Aim of the exercise »
Using the listing below, count the lines in which "used" appears; give the count alone.
START Data under study
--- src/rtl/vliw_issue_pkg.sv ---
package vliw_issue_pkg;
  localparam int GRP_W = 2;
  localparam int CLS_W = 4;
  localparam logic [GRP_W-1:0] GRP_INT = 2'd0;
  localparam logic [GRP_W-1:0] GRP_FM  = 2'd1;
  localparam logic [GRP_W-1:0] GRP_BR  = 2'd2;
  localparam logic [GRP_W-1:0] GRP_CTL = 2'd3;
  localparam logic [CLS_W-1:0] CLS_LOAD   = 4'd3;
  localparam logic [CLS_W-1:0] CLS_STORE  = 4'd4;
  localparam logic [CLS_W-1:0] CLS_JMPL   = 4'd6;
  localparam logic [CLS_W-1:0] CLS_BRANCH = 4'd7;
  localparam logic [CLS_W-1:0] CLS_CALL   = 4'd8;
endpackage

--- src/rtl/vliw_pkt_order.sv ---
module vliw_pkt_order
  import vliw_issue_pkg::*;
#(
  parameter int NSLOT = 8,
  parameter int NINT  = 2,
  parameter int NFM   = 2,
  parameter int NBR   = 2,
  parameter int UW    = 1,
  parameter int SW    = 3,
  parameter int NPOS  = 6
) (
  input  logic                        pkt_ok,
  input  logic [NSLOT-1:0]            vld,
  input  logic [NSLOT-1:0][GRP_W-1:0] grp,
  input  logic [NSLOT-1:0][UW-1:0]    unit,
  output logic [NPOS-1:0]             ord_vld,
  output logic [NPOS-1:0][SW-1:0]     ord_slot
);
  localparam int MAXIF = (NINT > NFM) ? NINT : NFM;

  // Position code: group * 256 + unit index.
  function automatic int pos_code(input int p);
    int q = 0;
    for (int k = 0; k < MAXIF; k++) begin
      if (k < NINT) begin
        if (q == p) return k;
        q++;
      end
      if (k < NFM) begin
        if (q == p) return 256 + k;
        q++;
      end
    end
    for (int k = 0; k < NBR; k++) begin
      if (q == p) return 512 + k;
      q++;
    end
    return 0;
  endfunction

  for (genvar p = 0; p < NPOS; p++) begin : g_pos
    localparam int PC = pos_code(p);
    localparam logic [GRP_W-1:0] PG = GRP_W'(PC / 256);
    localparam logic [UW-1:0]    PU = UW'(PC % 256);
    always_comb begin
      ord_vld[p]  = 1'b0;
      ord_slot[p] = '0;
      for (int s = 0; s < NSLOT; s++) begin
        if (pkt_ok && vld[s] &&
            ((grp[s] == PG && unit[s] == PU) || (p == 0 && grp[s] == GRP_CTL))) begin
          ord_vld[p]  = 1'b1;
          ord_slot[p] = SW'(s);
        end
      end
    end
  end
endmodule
END Data under study
START Data under study
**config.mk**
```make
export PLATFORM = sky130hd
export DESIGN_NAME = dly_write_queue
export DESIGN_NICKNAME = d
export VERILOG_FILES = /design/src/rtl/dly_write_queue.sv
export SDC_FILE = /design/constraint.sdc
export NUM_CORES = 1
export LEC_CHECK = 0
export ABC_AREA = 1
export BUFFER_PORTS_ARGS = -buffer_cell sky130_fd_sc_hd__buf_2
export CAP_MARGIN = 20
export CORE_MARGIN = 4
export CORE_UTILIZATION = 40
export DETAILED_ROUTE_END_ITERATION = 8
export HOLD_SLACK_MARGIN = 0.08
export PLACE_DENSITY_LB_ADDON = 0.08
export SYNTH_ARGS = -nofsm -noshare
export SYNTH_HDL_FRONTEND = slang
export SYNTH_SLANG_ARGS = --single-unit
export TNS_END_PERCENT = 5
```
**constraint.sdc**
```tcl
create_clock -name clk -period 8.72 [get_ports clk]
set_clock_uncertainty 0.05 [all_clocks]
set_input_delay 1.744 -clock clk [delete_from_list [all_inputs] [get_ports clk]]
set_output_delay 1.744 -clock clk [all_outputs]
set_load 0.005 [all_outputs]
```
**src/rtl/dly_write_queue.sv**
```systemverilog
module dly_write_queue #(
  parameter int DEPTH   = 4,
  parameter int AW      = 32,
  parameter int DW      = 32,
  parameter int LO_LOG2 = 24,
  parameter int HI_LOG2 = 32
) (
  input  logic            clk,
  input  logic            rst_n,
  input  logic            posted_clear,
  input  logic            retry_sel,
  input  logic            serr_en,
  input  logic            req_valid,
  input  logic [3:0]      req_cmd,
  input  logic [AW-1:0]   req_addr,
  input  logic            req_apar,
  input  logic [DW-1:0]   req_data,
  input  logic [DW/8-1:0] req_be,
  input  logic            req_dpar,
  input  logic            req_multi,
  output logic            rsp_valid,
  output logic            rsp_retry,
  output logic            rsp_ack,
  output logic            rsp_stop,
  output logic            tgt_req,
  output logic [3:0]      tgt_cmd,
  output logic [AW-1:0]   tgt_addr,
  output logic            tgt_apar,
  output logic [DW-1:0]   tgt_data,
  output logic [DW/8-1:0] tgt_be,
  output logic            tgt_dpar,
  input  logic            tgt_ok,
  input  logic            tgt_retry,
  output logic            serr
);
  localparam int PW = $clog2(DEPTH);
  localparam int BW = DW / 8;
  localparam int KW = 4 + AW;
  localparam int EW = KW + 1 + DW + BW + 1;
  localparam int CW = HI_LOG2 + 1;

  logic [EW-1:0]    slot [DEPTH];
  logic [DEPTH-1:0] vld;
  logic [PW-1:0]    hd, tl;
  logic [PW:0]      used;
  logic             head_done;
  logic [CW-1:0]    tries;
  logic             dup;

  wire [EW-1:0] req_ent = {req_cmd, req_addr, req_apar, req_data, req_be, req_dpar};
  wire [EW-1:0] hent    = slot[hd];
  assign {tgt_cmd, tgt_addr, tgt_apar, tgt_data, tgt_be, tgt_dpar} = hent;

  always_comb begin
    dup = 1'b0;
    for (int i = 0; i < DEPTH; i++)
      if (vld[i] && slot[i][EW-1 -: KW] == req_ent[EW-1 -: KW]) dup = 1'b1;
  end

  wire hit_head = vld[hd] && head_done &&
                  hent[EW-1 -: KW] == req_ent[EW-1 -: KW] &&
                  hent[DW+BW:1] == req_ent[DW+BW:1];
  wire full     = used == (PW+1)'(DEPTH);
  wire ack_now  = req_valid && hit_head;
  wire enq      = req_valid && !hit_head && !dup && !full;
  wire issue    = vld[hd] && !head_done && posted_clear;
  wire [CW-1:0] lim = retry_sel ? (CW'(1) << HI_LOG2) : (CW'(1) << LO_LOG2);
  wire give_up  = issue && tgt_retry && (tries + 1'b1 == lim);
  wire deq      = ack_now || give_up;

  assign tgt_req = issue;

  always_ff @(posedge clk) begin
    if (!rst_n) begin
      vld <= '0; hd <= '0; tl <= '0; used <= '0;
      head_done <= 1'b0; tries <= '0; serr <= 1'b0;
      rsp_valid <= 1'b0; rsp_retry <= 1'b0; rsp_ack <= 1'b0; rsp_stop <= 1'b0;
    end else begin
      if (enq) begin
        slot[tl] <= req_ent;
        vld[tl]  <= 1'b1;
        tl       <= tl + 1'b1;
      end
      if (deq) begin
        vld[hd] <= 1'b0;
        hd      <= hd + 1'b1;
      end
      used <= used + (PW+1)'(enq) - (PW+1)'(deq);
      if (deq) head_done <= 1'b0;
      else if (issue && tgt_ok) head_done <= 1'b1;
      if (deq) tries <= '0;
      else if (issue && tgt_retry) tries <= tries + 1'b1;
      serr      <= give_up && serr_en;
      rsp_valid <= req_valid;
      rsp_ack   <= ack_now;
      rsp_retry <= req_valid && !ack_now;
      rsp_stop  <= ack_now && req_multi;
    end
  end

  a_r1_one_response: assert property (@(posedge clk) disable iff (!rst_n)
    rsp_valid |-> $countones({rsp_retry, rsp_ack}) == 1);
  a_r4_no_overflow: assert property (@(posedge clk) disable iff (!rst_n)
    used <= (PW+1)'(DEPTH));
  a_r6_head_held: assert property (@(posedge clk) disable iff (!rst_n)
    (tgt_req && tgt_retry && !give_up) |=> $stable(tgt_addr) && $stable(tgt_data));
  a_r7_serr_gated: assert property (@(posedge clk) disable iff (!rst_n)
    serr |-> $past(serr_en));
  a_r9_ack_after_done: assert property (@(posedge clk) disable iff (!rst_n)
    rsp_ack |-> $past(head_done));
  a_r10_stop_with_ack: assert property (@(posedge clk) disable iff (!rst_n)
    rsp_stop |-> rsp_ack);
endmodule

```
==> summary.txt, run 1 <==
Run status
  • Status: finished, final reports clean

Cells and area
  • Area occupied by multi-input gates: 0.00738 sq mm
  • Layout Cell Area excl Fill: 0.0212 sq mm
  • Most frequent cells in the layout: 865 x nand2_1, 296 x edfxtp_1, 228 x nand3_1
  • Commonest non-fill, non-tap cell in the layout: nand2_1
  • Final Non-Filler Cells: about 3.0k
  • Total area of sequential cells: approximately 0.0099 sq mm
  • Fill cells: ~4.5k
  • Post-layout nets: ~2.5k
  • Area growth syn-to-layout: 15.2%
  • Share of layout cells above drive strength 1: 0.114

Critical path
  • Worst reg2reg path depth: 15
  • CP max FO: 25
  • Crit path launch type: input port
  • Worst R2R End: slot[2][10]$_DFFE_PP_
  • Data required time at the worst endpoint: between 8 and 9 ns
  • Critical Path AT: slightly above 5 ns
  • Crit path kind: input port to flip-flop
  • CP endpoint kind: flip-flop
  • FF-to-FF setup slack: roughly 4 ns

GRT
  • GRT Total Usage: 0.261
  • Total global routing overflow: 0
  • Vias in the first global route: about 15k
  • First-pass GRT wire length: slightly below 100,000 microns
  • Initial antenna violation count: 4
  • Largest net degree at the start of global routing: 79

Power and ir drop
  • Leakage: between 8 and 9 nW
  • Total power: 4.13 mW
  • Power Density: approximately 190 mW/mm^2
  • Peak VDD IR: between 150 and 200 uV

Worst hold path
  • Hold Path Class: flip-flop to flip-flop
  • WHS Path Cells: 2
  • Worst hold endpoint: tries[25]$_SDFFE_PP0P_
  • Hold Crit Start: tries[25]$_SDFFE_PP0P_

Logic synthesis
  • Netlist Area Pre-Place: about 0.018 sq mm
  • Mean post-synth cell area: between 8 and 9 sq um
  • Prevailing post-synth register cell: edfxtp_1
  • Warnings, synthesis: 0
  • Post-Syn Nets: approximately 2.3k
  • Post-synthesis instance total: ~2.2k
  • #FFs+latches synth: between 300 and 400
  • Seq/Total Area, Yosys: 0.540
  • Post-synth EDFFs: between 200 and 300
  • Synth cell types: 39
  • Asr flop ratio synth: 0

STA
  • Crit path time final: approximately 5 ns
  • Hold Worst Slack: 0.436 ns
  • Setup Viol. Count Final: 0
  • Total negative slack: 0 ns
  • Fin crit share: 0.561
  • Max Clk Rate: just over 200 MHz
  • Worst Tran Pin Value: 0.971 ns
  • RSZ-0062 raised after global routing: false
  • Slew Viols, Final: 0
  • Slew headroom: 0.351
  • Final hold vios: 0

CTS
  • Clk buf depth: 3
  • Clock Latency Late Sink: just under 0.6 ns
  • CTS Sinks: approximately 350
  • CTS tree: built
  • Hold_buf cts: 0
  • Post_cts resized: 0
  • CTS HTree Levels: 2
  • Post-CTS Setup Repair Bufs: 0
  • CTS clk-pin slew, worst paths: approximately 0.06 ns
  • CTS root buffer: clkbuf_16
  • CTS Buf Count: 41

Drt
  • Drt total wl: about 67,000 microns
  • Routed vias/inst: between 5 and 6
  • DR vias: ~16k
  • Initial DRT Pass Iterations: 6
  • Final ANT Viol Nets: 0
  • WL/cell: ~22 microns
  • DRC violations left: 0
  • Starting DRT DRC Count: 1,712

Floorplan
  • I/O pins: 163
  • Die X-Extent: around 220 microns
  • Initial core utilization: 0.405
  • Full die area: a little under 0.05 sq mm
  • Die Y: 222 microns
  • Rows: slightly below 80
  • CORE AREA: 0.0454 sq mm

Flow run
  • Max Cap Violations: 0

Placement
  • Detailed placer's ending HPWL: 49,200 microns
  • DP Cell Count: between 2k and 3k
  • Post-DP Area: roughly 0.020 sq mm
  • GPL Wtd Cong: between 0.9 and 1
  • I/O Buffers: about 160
END Data under study
Response to the task »
5